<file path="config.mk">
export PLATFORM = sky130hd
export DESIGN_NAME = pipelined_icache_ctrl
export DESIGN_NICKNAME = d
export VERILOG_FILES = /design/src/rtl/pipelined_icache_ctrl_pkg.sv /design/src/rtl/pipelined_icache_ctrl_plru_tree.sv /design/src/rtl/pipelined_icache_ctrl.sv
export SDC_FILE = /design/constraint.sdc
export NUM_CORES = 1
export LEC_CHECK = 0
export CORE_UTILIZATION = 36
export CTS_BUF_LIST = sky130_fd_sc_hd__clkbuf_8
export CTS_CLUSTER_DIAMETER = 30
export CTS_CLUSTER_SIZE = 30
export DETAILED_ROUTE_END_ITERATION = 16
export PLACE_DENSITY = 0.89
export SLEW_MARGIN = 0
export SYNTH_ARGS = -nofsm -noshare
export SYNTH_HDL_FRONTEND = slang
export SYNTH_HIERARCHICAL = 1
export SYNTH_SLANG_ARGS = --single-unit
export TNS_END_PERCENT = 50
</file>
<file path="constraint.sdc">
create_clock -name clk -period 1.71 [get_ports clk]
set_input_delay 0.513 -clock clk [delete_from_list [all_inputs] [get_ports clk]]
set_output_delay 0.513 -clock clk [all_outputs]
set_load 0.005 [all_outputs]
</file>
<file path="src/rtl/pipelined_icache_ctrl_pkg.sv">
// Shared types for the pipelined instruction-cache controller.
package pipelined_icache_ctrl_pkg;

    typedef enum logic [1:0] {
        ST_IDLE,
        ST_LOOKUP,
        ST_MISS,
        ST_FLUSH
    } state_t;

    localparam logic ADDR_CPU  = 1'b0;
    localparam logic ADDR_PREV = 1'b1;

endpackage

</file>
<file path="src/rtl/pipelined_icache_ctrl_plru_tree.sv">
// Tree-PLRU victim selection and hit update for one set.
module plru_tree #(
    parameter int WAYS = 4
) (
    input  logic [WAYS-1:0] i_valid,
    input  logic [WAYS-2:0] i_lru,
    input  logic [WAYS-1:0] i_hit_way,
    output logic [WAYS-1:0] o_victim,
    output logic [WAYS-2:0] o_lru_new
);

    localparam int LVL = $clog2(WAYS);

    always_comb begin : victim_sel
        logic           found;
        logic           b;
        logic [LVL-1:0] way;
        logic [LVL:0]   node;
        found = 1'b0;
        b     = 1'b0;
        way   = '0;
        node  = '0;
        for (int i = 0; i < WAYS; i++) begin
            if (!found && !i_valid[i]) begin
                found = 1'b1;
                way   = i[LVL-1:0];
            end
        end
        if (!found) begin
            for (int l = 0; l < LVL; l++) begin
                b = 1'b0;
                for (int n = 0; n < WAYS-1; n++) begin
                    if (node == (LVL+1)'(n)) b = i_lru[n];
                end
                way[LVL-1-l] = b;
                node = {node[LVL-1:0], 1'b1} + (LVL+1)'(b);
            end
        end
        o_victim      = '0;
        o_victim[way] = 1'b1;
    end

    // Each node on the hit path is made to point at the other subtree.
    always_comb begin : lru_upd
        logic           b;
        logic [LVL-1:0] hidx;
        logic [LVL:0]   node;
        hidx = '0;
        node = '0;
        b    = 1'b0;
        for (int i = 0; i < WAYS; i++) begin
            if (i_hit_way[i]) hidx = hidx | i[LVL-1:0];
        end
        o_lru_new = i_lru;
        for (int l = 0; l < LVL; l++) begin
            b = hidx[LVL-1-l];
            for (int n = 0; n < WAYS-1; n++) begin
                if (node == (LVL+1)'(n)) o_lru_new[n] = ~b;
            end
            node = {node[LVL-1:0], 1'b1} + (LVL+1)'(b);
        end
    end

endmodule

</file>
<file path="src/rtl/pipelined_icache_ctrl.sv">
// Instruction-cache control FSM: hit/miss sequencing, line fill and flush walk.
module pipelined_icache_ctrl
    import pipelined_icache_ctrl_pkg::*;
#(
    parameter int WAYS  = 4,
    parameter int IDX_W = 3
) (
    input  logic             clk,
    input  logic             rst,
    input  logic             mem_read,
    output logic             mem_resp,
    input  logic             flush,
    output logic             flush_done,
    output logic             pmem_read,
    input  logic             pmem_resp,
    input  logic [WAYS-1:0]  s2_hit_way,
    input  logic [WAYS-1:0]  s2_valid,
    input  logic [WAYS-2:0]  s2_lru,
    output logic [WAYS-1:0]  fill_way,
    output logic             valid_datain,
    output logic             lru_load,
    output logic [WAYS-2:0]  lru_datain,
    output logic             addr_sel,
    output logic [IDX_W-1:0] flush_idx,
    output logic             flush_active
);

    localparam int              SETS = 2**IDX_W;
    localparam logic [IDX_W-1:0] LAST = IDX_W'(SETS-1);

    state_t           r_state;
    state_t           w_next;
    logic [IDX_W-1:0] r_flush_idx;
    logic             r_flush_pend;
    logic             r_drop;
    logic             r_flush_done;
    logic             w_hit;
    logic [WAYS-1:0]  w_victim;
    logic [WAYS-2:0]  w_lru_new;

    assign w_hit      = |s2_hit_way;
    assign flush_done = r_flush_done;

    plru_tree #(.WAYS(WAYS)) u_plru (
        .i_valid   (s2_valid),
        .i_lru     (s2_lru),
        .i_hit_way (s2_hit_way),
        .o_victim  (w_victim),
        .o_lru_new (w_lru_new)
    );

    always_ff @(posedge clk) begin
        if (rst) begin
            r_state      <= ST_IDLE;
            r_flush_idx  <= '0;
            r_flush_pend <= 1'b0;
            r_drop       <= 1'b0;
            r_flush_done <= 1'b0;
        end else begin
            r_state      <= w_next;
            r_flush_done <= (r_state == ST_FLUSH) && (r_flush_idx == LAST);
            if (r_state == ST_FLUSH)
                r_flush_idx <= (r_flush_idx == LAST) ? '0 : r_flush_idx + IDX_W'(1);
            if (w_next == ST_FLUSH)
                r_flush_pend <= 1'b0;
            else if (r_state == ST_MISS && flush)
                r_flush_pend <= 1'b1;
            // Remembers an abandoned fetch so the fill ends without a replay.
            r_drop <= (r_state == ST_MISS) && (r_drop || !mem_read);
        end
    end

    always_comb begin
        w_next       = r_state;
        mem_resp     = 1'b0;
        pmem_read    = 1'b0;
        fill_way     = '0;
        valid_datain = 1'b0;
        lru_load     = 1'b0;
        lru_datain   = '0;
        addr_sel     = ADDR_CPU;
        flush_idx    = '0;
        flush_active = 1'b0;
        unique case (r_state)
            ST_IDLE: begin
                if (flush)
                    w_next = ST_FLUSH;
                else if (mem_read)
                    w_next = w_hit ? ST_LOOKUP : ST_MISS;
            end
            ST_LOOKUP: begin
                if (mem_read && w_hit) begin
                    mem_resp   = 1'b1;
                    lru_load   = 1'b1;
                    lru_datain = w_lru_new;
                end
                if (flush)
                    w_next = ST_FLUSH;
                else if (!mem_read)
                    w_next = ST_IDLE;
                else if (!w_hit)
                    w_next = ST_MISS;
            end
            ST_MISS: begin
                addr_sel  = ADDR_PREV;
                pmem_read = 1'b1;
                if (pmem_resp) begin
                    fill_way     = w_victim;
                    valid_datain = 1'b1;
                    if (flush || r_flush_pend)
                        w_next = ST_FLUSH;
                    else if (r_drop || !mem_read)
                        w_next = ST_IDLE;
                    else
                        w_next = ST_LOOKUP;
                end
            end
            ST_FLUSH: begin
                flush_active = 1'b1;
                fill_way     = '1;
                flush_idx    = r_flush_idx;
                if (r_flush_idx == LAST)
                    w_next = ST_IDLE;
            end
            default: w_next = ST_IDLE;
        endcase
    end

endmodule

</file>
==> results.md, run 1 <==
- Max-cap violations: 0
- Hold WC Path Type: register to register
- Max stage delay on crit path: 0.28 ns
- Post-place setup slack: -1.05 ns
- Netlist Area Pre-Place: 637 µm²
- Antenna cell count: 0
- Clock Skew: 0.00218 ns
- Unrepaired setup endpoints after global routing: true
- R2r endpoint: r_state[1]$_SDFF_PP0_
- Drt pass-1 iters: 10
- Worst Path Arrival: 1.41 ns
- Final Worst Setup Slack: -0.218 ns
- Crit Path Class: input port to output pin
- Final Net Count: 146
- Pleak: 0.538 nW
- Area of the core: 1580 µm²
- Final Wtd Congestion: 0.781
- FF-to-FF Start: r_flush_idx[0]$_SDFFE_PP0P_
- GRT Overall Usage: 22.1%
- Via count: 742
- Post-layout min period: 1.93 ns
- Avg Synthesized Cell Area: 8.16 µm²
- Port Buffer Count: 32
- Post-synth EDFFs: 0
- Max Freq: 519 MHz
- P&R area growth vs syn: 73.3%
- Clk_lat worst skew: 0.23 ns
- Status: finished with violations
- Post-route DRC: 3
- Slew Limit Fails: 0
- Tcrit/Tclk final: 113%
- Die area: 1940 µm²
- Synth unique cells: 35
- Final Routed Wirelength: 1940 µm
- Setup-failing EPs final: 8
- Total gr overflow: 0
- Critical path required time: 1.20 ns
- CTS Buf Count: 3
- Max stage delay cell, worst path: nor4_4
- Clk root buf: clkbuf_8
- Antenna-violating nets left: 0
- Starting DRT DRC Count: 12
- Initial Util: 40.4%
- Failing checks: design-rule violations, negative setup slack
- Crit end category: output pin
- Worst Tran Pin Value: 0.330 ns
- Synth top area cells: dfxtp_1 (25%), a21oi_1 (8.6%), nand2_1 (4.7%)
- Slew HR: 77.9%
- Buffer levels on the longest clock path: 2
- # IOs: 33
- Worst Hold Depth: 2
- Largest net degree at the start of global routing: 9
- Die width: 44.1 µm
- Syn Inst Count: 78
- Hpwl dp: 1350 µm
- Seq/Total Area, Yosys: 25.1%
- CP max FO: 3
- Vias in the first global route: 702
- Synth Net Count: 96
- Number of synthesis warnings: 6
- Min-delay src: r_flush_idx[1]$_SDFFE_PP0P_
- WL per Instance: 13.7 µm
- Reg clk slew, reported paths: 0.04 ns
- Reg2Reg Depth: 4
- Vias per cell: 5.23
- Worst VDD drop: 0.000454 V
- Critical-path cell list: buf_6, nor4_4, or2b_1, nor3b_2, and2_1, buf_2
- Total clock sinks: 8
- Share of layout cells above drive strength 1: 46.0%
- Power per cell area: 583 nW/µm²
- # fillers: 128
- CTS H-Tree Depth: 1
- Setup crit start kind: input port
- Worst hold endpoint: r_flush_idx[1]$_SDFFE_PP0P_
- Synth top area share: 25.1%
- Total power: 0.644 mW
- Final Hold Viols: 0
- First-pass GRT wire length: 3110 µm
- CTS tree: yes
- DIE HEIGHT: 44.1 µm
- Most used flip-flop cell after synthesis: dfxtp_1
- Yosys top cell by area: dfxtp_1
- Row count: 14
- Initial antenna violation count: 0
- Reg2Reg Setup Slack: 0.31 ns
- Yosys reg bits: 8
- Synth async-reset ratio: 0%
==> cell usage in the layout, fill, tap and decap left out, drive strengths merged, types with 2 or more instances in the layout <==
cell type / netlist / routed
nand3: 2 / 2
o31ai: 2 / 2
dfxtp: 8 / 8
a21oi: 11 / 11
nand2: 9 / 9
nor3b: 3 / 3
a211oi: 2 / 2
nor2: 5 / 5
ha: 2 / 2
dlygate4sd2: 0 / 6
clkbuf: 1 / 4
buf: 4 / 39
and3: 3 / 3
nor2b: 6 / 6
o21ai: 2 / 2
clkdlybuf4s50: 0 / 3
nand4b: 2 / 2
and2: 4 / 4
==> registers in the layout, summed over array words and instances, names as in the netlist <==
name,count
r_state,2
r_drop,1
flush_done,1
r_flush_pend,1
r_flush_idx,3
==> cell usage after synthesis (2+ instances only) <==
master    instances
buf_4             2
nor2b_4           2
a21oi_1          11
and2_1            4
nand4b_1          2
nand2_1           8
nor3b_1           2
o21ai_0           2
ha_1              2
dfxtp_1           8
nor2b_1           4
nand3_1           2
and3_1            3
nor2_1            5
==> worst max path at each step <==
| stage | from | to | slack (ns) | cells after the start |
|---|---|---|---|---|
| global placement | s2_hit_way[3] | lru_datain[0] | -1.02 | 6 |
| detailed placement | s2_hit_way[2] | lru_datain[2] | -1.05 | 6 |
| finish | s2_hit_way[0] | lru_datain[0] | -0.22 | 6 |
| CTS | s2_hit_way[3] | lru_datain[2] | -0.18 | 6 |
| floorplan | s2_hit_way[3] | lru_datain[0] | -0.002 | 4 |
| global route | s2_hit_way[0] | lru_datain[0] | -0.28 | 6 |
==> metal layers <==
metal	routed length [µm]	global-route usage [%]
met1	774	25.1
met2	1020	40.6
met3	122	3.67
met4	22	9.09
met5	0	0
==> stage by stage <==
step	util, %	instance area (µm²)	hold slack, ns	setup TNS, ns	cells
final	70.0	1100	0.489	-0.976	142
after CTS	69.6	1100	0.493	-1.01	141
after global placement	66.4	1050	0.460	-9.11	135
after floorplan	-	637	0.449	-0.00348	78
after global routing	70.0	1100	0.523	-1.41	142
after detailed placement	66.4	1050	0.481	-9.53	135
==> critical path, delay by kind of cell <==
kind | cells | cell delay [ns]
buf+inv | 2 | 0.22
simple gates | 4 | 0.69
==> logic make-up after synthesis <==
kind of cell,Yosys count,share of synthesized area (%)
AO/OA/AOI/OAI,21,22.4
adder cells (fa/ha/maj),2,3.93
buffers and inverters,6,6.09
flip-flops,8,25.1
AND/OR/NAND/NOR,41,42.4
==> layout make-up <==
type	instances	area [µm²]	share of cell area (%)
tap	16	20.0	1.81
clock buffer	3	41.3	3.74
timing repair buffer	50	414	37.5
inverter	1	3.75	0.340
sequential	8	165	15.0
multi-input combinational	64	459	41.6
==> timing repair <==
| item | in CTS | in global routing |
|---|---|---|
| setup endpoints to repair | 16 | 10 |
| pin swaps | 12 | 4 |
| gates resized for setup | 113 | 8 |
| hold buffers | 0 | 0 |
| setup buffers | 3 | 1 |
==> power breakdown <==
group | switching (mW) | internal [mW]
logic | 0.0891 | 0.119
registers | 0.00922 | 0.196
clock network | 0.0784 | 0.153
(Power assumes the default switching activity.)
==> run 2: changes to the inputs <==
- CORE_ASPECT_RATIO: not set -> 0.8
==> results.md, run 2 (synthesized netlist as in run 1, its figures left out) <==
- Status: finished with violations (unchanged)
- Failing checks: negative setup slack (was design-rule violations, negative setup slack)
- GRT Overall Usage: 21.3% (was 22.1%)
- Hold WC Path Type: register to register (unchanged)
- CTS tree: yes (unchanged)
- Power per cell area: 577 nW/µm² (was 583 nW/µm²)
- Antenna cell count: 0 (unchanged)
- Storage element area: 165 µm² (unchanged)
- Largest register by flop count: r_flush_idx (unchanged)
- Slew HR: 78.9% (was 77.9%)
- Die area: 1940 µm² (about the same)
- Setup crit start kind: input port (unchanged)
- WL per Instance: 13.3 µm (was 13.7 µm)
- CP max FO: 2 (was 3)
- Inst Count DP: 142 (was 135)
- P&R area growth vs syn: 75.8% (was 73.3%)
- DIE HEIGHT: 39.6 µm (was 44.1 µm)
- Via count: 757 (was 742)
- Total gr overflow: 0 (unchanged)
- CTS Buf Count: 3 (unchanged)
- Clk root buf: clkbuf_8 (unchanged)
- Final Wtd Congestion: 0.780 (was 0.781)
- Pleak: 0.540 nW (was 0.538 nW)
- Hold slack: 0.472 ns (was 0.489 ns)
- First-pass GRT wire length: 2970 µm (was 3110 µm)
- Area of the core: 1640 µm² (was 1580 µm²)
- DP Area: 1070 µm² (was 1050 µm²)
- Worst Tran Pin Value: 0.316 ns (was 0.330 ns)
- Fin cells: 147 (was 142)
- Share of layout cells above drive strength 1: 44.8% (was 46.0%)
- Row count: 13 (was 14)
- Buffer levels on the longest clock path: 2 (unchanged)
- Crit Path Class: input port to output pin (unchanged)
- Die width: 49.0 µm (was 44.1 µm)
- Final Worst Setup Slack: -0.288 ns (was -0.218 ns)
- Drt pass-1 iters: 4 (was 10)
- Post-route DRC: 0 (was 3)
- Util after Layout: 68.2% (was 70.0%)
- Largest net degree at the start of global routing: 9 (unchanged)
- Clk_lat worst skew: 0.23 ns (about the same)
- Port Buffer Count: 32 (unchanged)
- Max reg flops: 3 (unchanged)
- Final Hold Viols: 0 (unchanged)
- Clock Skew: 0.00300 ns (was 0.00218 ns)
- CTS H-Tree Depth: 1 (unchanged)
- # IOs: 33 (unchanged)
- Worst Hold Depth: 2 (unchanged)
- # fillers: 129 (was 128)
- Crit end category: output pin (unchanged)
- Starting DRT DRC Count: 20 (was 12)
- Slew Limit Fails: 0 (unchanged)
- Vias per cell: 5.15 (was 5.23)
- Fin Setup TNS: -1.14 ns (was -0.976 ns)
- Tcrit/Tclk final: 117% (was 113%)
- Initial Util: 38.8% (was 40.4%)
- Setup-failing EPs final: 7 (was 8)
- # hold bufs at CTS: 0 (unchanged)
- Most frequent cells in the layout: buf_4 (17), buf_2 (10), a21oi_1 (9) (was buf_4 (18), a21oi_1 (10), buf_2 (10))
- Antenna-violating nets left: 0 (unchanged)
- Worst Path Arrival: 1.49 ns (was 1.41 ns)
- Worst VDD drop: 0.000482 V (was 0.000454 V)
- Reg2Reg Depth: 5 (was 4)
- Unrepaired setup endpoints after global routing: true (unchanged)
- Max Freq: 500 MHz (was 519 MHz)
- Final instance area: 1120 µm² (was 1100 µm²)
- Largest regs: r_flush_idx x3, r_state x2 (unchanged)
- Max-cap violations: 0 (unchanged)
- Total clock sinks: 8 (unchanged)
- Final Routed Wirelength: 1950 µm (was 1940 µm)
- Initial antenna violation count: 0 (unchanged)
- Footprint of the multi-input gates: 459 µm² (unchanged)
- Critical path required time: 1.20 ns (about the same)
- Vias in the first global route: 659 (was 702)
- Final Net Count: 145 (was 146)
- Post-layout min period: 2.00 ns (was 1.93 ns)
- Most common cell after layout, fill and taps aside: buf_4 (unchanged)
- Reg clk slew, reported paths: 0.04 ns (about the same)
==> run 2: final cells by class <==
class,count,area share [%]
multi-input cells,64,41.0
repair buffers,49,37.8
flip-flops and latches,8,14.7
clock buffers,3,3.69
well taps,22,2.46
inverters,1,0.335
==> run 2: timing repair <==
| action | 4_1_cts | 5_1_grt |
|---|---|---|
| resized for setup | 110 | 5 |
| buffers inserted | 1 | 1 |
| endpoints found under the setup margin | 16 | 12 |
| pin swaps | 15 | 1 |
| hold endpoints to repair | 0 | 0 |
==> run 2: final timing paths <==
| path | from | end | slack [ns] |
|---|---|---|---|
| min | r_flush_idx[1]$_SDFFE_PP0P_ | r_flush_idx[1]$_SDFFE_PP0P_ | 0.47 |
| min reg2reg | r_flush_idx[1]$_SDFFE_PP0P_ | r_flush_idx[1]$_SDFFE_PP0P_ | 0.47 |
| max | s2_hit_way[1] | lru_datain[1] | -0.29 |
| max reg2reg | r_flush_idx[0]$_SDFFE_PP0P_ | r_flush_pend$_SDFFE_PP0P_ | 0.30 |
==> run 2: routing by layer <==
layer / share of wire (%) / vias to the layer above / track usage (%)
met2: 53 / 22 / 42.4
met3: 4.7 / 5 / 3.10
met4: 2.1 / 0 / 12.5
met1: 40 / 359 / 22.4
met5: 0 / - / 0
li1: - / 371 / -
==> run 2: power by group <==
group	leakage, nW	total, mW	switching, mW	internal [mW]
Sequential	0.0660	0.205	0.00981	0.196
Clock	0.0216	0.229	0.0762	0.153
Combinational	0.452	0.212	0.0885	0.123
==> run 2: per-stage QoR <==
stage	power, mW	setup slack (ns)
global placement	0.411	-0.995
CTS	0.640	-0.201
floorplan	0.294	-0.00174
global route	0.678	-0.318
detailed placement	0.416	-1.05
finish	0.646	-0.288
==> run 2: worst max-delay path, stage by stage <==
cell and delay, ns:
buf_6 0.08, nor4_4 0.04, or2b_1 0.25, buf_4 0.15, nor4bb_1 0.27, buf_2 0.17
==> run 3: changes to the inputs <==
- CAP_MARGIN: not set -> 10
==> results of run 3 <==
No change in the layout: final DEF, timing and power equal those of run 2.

▸ Task directions: Copy out each line of the records where the string "drive" appears.

▸ Solution:
- Share of layout cells above drive strength 1: 46.0%
==> cell usage in the layout, fill, tap and decap left out, drive strengths merged, types with 2 or more instances in the layout <==
- Share of layout cells above drive strength 1: 44.8% (was 46.0%)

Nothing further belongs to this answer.